So you’re in Love? Now act Stupid
My biggest problem with marriage currently is convincing my wife to build a blanket fort. Every once in a while, on a Friday night, I’m like “Hey let’s light some candles, put on some sensuous music, then push the couches together, throw some blankets on top so we can make love in our imaginary space capsule that’s been jettisoned from a Corellian cruiser. We can climax before we hit Tatooine!” Sounds like a date to me.
Don’t get me wrong, my wife can be just as moronic as any one of us; I’m sure her Friday night would involve me lifting her above my head in a lake somewhere…
I believe a certain level of immaturity is important in every relationship. There is so much reality in our lives on a daily basis. Just trying to keep your head above water can be so daunting. It’s nice to know there is someone special out there who understands the importance of doing the robot dance whenever, and wherever, the Wu Tang Clan’s C.R.E.A.M comes on. Ikea As Is section, gawkers be damned!
Have you ever seen serious people in relationships? Silently reading separate newspapers in restaurants or never saying a word in their cars during long bouts of traffic. Most wedding vows don’t involve murder-suicide pacts, but those people make me wonder. It’s sad to know there are couples out there who will never know the joy of sharing a horrible cockney accented duet of Supercalifragilisticexpialidocious. It’s important to have Occasional Mental Midgetry (O.M.M) because it allows one to release pent up hostility or rage.
Don’t get me wrong, there still needs to be some semblance of a relationship. By no means do I think of my wife as my “best friend”… anymore.
I’ve grown to hate the term ‘Best friends’ when talking about my wife.
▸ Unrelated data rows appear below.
==> src/rtl/sd_pkg.sv <==
// Shared types and width helpers for the serial frame receiver.
package sd_pkg;

   typedef enum logic [1:0] {
      IDLE = 2'd0,
      DATA = 2'd1,
      PAR  = 2'd2,
      DONE = 2'd3
   } state_t;

   // Bit counter only has to reach W-1.
   function automatic int cnt_w(input int w);
      return $clog2(w);
   endfunction

   // Ones accumulator must hold W itself without wrapping.
   function automatic int acc_w(input int w);
      return $clog2(w + 1);
   endfunction

endpackage
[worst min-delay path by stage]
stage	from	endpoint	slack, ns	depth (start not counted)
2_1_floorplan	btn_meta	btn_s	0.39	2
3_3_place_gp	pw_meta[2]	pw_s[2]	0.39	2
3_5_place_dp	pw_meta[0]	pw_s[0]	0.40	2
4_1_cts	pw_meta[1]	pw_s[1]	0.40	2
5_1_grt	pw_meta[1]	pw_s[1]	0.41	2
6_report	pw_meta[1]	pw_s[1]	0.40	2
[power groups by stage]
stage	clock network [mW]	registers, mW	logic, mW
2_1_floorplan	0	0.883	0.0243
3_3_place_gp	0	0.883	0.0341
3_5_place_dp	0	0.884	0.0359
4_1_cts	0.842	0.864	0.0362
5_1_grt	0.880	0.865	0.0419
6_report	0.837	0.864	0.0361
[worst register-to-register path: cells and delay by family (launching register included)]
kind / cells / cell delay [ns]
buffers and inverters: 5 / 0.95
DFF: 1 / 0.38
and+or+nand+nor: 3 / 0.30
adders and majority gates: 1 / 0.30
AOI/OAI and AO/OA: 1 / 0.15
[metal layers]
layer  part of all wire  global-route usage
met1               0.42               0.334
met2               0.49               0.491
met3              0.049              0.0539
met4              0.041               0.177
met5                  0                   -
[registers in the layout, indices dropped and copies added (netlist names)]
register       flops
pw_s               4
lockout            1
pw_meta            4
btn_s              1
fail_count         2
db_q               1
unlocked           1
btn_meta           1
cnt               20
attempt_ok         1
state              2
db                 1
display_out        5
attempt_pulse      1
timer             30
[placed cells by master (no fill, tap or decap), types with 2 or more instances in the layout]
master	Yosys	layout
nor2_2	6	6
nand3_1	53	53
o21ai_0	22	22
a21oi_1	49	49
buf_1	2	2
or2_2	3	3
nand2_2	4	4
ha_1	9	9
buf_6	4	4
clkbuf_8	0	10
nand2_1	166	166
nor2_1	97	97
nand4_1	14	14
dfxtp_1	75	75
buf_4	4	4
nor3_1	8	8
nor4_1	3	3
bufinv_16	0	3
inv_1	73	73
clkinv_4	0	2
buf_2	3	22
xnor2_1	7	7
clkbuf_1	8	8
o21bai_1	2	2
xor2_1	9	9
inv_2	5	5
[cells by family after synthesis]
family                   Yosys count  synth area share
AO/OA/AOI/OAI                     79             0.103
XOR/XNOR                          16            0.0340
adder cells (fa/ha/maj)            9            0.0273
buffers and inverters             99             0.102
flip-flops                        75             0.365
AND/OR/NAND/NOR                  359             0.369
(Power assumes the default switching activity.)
## config.mk

```make
export PLATFORM = sky130hd
export DESIGN_NAME = operand_fetch_unit
export DESIGN_NICKNAME = d
export VERILOG_FILES = /design/src/rtl/operand_fetch_unit.sv
export SDC_FILE = /design/constraint.sdc
export NUM_CORES = 1
export LEC_CHECK = 0
export BUFFER_PORTS_ARGS = -buffer_cell sky130_fd_sc_hd__buf_4
export CAP_MARGIN = 20
export CORE_AREA = 4 4 133 135
export CTS_CLUSTER_SIZE = 16
export DETAILED_ROUTE_END_ITERATION = 10
export DIE_AREA = 0 0 137 139
export PLACE_DENSITY = 0.79
export REMOVE_ABC_BUFFERS = 1
export SLEW_MARGIN = 40
export SYNTH_ARGS = -nofsm -noshare
export SYNTH_HDL_FRONTEND = slang
export SYNTH_SLANG_ARGS = --single-unit
```

## constraint.sdc

```tcl
create_clock -name clk -period 4.6 [get_ports clk]
set_input_delay 0.92 -clock clk [delete_from_list [all_inputs] [get_ports clk]]
set_output_delay 0.92 -clock clk [all_outputs]
set_load 0.05 [all_outputs]
```
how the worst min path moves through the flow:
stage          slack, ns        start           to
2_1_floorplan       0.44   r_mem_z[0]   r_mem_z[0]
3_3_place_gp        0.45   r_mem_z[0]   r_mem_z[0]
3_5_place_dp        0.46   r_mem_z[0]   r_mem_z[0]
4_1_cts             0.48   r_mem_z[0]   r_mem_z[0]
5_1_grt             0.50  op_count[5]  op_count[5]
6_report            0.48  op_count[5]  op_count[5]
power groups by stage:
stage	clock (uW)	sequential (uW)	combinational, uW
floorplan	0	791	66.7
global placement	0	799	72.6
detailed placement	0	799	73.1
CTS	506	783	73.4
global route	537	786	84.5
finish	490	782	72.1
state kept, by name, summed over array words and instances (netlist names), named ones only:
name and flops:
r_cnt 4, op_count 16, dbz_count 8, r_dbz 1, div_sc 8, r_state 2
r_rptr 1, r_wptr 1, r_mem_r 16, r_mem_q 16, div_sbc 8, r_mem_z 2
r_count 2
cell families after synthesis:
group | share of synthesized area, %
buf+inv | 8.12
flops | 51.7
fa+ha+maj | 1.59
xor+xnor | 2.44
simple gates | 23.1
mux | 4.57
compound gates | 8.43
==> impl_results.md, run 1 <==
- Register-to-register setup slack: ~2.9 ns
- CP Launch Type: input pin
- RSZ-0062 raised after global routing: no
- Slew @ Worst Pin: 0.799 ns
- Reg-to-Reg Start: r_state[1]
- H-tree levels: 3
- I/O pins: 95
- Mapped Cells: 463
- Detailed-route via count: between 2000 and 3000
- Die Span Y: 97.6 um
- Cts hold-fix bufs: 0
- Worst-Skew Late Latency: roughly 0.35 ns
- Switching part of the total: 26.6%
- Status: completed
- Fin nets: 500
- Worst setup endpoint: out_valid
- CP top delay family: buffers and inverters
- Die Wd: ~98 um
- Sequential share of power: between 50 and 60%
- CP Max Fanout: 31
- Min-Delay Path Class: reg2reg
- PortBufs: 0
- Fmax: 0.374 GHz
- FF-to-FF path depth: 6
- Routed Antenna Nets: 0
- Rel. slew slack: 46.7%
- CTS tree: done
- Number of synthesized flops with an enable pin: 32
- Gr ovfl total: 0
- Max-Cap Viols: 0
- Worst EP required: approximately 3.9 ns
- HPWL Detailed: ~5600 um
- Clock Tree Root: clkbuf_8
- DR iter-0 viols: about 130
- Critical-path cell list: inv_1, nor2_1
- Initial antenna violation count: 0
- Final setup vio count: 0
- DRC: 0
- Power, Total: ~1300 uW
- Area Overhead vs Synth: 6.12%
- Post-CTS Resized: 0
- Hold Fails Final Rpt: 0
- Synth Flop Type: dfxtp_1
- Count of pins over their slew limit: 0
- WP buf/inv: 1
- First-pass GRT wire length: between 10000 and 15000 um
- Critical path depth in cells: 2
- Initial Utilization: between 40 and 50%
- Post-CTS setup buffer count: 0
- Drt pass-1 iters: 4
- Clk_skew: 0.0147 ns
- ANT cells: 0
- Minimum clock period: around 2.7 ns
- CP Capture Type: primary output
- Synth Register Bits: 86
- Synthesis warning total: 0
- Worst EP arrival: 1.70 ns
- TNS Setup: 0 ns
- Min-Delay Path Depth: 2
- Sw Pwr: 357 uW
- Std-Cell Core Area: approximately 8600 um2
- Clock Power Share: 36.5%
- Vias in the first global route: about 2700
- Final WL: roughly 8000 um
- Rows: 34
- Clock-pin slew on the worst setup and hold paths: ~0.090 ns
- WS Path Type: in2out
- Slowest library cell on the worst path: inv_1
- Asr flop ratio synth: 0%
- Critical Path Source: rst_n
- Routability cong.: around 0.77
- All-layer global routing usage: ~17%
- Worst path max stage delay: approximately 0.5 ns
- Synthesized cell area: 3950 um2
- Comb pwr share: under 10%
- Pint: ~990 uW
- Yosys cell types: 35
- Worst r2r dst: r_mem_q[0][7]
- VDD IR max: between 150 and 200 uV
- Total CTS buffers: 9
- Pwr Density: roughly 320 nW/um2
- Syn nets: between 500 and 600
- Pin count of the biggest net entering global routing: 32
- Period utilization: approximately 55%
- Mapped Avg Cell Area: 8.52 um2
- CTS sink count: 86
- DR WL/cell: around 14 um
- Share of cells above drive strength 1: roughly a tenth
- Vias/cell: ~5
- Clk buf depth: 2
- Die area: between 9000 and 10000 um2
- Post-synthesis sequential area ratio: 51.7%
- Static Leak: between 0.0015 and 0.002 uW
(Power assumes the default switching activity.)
### src/rtl/azadi_board_gpio_pkg.sv
// ============================================================================
//  Module      : azadi_board_gpio_pkg
//  Description : Shared defaults and helpers for the board-level GPIO bridge.
//  Revision    : 1.0 - initial release
// ============================================================================
`default_nettype none

package azadi_board_gpio_pkg;

    // Default build of the bridge: four pins taken from SoC GPIO bits 19:16.
    localparam int c_NUM_PINS_DEF        = 4;
    localparam int c_SOC_GPIO_W_DEF      = 20;
    localparam int c_PIN_OFFSET_DEF      = 16;
    localparam int c_SYNC_STAGES_DEF     = 2;
    localparam int c_DEBOUNCE_CYCLES_DEF = 4;

    // Debounce counter width; a bypassed filter still gets a 1-bit width so
    // the expression stays legal even though no counter is built.
    function automatic int deb_cnt_width(input int cycles);
        if (cycles < 1) begin
            return 1;
        end
        return $clog2(cycles + 1);
    endfunction

endpackage : azadi_board_gpio_pkg

`default_nettype wire

### src/rtl/azadi_board_gpio_if.sv
// ============================================================================
//  Module      : azadi_board_gpio_if
//  Description : SoC-side GPIO bus and event-control bundle of the bridge.
//  Revision    : 1.0 - initial release
// ============================================================================
`default_nettype none

interface azadi_board_gpio_if
    import azadi_board_gpio_pkg::*;
#(
    parameter int NUM_PINS   = c_NUM_PINS_DEF,
    parameter int SOC_GPIO_W = c_SOC_GPIO_W_DEF
);
    logic [SOC_GPIO_W-1:0] soc_gpio_o;
    logic [SOC_GPIO_W-1:0] soc_gpio_oe;
    logic [SOC_GPIO_W-1:0] soc_gpio_i;
    logic [NUM_PINS-1:0]   evt_rise_en_i;
    logic [NUM_PINS-1:0]   evt_fall_en_i;
    logic [NUM_PINS-1:0]   evt_clear_i;
    logic [NUM_PINS-1:0]   evt_status_o;
    logic                  irq_o;

    // SoC side drives the GPIO vectors and event controls.
    modport master (
        output soc_gpio_o, soc_gpio_oe, evt_rise_en_i, evt_fall_en_i, evt_clear_i,
        input  soc_gpio_i, evt_status_o, irq_o
    );

    // Bridge side returns debounced inputs, status and interrupt.
    modport slave (
        input  soc_gpio_o, soc_gpio_oe, evt_rise_en_i, evt_fall_en_i, evt_clear_i,
        output soc_gpio_i, evt_status_o, irq_o
    );

endinterface : azadi_board_gpio_if

`default_nettype wire

### src/rtl/azadi_gpio_debounce.sv
// ============================================================================
//  Module      : azadi_gpio_debounce
//  Description : Single-pin synchroniser, debounce filter and edge detector.
//  Revision    : 1.0 - initial release
// ============================================================================
`default_nettype none

module azadi_gpio_debounce
    import azadi_board_gpio_pkg::*;
#(
    parameter int SYNC_STAGES     = c_SYNC_STAGES_DEF,
    parameter int DEBOUNCE_CYCLES = c_DEBOUNCE_CYCLES_DEF
) (
    input  wire logic clock,
    input  wire logic reset_ni,
    input  wire logic i_pin,
    output logic      o_deb,
    output logic      o_rise,
    output logic      o_fall
);

    logic [SYNC_STAGES-1:0] r_sync;
    logic                   w_sync;
    logic                   r_deb;
    logic                   r_deb_prev;

    // Metastability chain: the asynchronous pin enters at bit 0.
    always_ff @(posedge clock) begin
        if (!reset_ni) begin
            r_sync <= '0;
        end else begin
            r_sync <= {r_sync[SYNC_STAGES-2:0], i_pin};
        end
    end

    assign w_sync = r_sync[SYNC_STAGES-1];

    generate
        if (DEBOUNCE_CYCLES == 0) begin : g_bypass
            // No filtering: the debounced value is just the synced value, one flop later.
            always_ff @(posedge clock) begin
                if (!reset_ni) begin
                    r_deb <= 1'b0;
                end else begin
                    r_deb <= w_sync;
                end
            end
        end else begin : g_filter
            localparam int               CNT_W      = deb_cnt_width(DEBOUNCE_CYCLES);
            localparam logic [CNT_W-1:0] c_CNT_LAST = CNT_W'(DEBOUNCE_CYCLES - 1);

            logic [CNT_W-1:0] r_cnt;

            // Count consecutive differing samples; flip only after a full run.
            always_ff @(posedge clock) begin
                if (!reset_ni) begin
                    r_cnt <= '0;
                    r_deb <= 1'b0;
                end else if (w_sync == r_deb) begin
                    r_cnt <= '0;
                end else if (r_cnt == c_CNT_LAST) begin
                    r_cnt <= '0;
                    r_deb <= w_sync;
                end else begin
                    r_cnt <= r_cnt + CNT_W'(1);
                end
            end
        end
    endgenerate

    // Previous debounced value; both reset low so reset release makes no edge.
    always_ff @(posedge clock) begin
        if (!reset_ni) begin
            r_deb_prev <= 1'b0;
        end else begin
            r_deb_prev <= r_deb;
        end
    end

    assign o_deb  = r_deb;
    assign o_rise = r_deb & ~r_deb_prev;
    assign o_fall = ~r_deb & r_deb_prev;

endmodule : azadi_gpio_debounce

`default_nettype wire

### src/rtl/azadi_board_gpio.sv
// ============================================================================
//  Module      : azadi_board_gpio
//  Description : Board GPIO bridge - maps a SoC GPIO slice onto board pins
//                with debounced inputs, sticky edge events and registered
//                outputs with per-pin polarity.
//  Revision    : 1.0 - initial release
// ============================================================================
`default_nettype none

module azadi_board_gpio
    import azadi_board_gpio_pkg::*;
#(
    parameter int                  NUM_PINS        = c_NUM_PINS_DEF,
    parameter int                  SOC_GPIO_W      = c_SOC_GPIO_W_DEF,
    parameter int                  PIN_OFFSET      = c_PIN_OFFSET_DEF,
    parameter int                  SYNC_STAGES     = c_SYNC_STAGES_DEF,
    parameter int                  DEBOUNCE_CYCLES = c_DEBOUNCE_CYCLES_DEF,
    parameter logic [NUM_PINS-1:0] OUT_INVERT      = '0
) (
    input  wire logic                clock,
    input  wire logic                reset_ni,
    input  wire logic [NUM_PINS-1:0] pin_i,
    output logic      [NUM_PINS-1:0] pin_o,
    output logic      [NUM_PINS-1:0] pin_oe_o,
    azadi_board_gpio_if.slave        bus
);

    // Refuse to build with a slice that falls outside the SoC bus.
    generate
        if (NUM_PINS < 1 || NUM_PINS > 32 || PIN_OFFSET < 0 ||
            PIN_OFFSET + NUM_PINS > SOC_GPIO_W || SYNC_STAGES < 2 ||
            DEBOUNCE_CYCLES < 0) begin : g_param_check
            $fatal(1, "azadi_board_gpio: illegal PIN_OFFSET/NUM_PINS/SYNC_STAGES");
        end
    endgenerate

    logic [NUM_PINS-1:0]   w_deb;
    logic [NUM_PINS-1:0]   w_rise;
    logic [NUM_PINS-1:0]   w_fall;
    logic [NUM_PINS-1:0]   w_evt_set;
    logic [NUM_PINS-1:0]   r_status;
    logic                  r_irq;
    logic [NUM_PINS-1:0]   r_out;
    logic [NUM_PINS-1:0]   r_oe;
    logic [SOC_GPIO_W-1:0] w_soc_in;
    logic                  w_unused_bits;

    generate
        for (genvar i = 0; i < NUM_PINS; i++) begin : g_pin
            azadi_gpio_debounce #(
                .SYNC_STAGES     (SYNC_STAGES),
                .DEBOUNCE_CYCLES (DEBOUNCE_CYCLES)
            ) u_deb (
                .clock    (clock),
                .reset_ni (reset_ni),
                .i_pin    (pin_i[i]),
                .o_deb    (w_deb[i]),
                .o_rise   (w_rise[i]),
                .o_fall   (w_fall[i])
            );
        end
    endgenerate

    assign w_evt_set = (w_rise & bus.evt_rise_en_i) | (w_fall & bus.evt_fall_en_i);

    // Sticky status: a new event outranks a clear arriving in the same cycle.
    always_ff @(posedge clock) begin
        if (!reset_ni) begin
            r_status <= '0;
            r_irq    <= 1'b0;
        end else begin
            r_status <= (r_status & ~bus.evt_clear_i) | w_evt_set;
            r_irq    <= |r_status;
        end
    end

    // Register the SoC output and enable slice towards the pads.
    always_ff @(posedge clock) begin
        if (!reset_ni) begin
            r_out <= '0;
            r_oe  <= '0;
        end else begin
            r_out <= bus.soc_gpio_o[PIN_OFFSET +: NUM_PINS];
            r_oe  <= bus.soc_gpio_oe[PIN_OFFSET +: NUM_PINS];
        end
    end

    // Debounced pins land on their SoC slice; every other bit reads zero.
    always_comb begin
        w_soc_in                         = '0;
        w_soc_in[PIN_OFFSET +: NUM_PINS] = w_deb;
    end

    assign pin_o            = r_out ^ OUT_INVERT;
    assign pin_oe_o         = r_oe;
    assign bus.soc_gpio_i   = w_soc_in;
    assign bus.evt_status_o = r_status;
    assign bus.irq_o        = r_irq;

    // SoC GPIO bits outside the mapped slice are intentionally ignored.
    assign w_unused_bits = ^{bus.soc_gpio_o, bus.soc_gpio_oe};

endmodule : azadi_board_gpio

`default_nettype wire

### src/flat_wrapper.sv
// flat-port wrapper written by rule: the top's interface ports become plain ports
module azadi_board_gpio_flat import azadi_board_gpio_pkg::*;
#(
    parameter int                  NUM_PINS        = c_NUM_PINS_DEF,
    parameter int                  SOC_GPIO_W      = c_SOC_GPIO_W_DEF,
    parameter int                  PIN_OFFSET      = c_PIN_OFFSET_DEF,
    parameter int                  SYNC_STAGES     = c_SYNC_STAGES_DEF,
    parameter int                  DEBOUNCE_CYCLES = c_DEBOUNCE_CYCLES_DEF,
    parameter logic [NUM_PINS-1:0] OUT_INVERT      = '0
)
  (clock, reset_ni, pin_i, pin_o, pin_oe_o, bus_soc_gpio_o, bus_soc_gpio_oe, bus_evt_rise_en_i, bus_evt_fall_en_i, bus_evt_clear_i, bus_soc_gpio_i, bus_evt_status_o, bus_irq_o);
  azadi_board_gpio_if #(.NUM_PINS(NUM_PINS), .SOC_GPIO_W(SOC_GPIO_W)) bus_i ();
  input  wire logic clock;
  input  wire logic reset_ni;
  input  wire logic [NUM_PINS-1:0] pin_i;
  output logic      [NUM_PINS-1:0] pin_o;
  output logic      [NUM_PINS-1:0] pin_oe_o;
  input wire logic [$bits(bus_i.soc_gpio_o)-1:0] bus_soc_gpio_o;
  input wire logic [$bits(bus_i.soc_gpio_oe)-1:0] bus_soc_gpio_oe;
  input wire logic [$bits(bus_i.evt_rise_en_i)-1:0] bus_evt_rise_en_i;
  input wire logic [$bits(bus_i.evt_fall_en_i)-1:0] bus_evt_fall_en_i;
  input wire logic [$bits(bus_i.evt_clear_i)-1:0] bus_evt_clear_i;
  output wire logic [$bits(bus_i.soc_gpio_i)-1:0] bus_soc_gpio_i;
  output wire logic [$bits(bus_i.evt_status_o)-1:0] bus_evt_status_o;
  output wire logic [$bits(bus_i.irq_o)-1:0] bus_irq_o;
  assign bus_i.soc_gpio_o = bus_soc_gpio_o;
  assign bus_i.soc_gpio_oe = bus_soc_gpio_oe;
  assign bus_i.evt_rise_en_i = bus_evt_rise_en_i;
  assign bus_i.evt_fall_en_i = bus_evt_fall_en_i;
  assign bus_i.evt_clear_i = bus_evt_clear_i;
  assign bus_soc_gpio_i = bus_i.soc_gpio_i;
  assign bus_evt_status_o = bus_i.evt_status_o;
  assign bus_irq_o = bus_i.irq_o;
  azadi_board_gpio #(.NUM_PINS(NUM_PINS), .SOC_GPIO_W(SOC_GPIO_W), .PIN_OFFSET(PIN_OFFSET), .SYNC_STAGES(SYNC_STAGES), .DEBOUNCE_CYCLES(DEBOUNCE_CYCLES), .OUT_INVERT(OUT_INVERT)) u_core (.clock(clock), .reset_ni(reset_ni), .pin_i(pin_i), .pin_o(pin_o), .pin_oe_o(pin_oe_o), .bus(bus_i));
endmodule
<file path="config.mk">
export PLATFORM = sky130hd
export DESIGN_NAME = serial_rx_fifo
export DESIGN_NICKNAME = d
export VERILOG_FILES = /design/src/rtl/serial_rx_fifo_pkg.sv /design/src/rtl/serial_rx_fifo_fifo.sv /design/src/rtl/serial_rx_fifo.sv
export SDC_FILE = /design/constraint.sdc
export NUM_CORES = 1
export LEC_CHECK = 0
export CORE_ASPECT_RATIO = 2
export CORE_MARGIN = 4
export CORE_UTILIZATION = 60
export DETAILED_ROUTE_END_ITERATION = 10
export GPL_ROUTABILITY_DRIVEN = 0
export PLACE_DENSITY = 0.82
export SLEW_MARGIN = 20
export SYNTH_ARGS = -nofsm -noshare
export SYNTH_HDL_FRONTEND = slang
export SYNTH_SLANG_ARGS = --single-unit
</file>
<file path="constraint.sdc">
create_clock -name clk -period 4.4 [get_ports clk]
set_input_delay 1.1 -clock clk [delete_from_list [all_inputs] [get_ports clk]]
set_output_delay 1.1 -clock clk [all_outputs]
set_load 0.005 [all_outputs]
</file>
**config.mk**
```make
export PLATFORM = sky130hd
export DESIGN_NAME = i2c_line_conditioner
export DESIGN_NICKNAME = d
export VERILOG_FILES = /design/src/rtl/i2c_pkg.sv /design/src/rtl/i2c_line_filter.sv /design/src/rtl/i2c_line_conditioner.sv
export SDC_FILE = /design/constraint.sdc
export NUM_CORES = 1
export LEC_CHECK = 0
export ABC_AREA = 1
export CORE_AREA = 2 2 39 41
export CTS_CLUSTER_SIZE = 12
export DETAILED_ROUTE_END_ITERATION = 8
export DIE_AREA = 0 0 41 43
export HOLD_SLACK_MARGIN = 0.15
export PLACE_DENSITY_LB_ADDON = 0.25
export SETUP_SLACK_MARGIN = 0.3
export SYNTH_ARGS = -nofsm -noshare
export SYNTH_HDL_FRONTEND = slang
export SYNTH_SLANG_ARGS = --single-unit
```
**constraint.sdc**
```tcl
create_clock -name clk -period 1.2 [get_ports clk]
set_input_delay 0.3 -clock clk [delete_from_list [all_inputs] [get_ports clk]]
set_output_delay 0.3 -clock clk [all_outputs]
set_load 0.05 [all_outputs]
```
I can’t treat that woman like I treat my best friends. Best friends you can not talk to for months. and then when you do, you guys just play Marvel Vs. Capcom all night without saying a word to each other, other than ‘booyah’ and ‘in yo face’ (Sadly all my friends are old) and no one is offended or upset. I do that to my wife, I’m being disrespectful (Although I would never lose at Marvel Vs. Capcom).
Also unlike my best friends, I am 100% myself around her. There are no masks. I’m completely relaxed and normal. Scratch that. I’m completely relaxed. Fine. I’m happy. What I’m trying to say is that it’s a very special thing to be completely sympatico with someone else’s thick-headedness. Whether we’re arguing over Connect Four, or having a lightsaber Kendo stick battle, the point is we aren’t acting on our murder-suicide pacts. And that, my friends, is real love.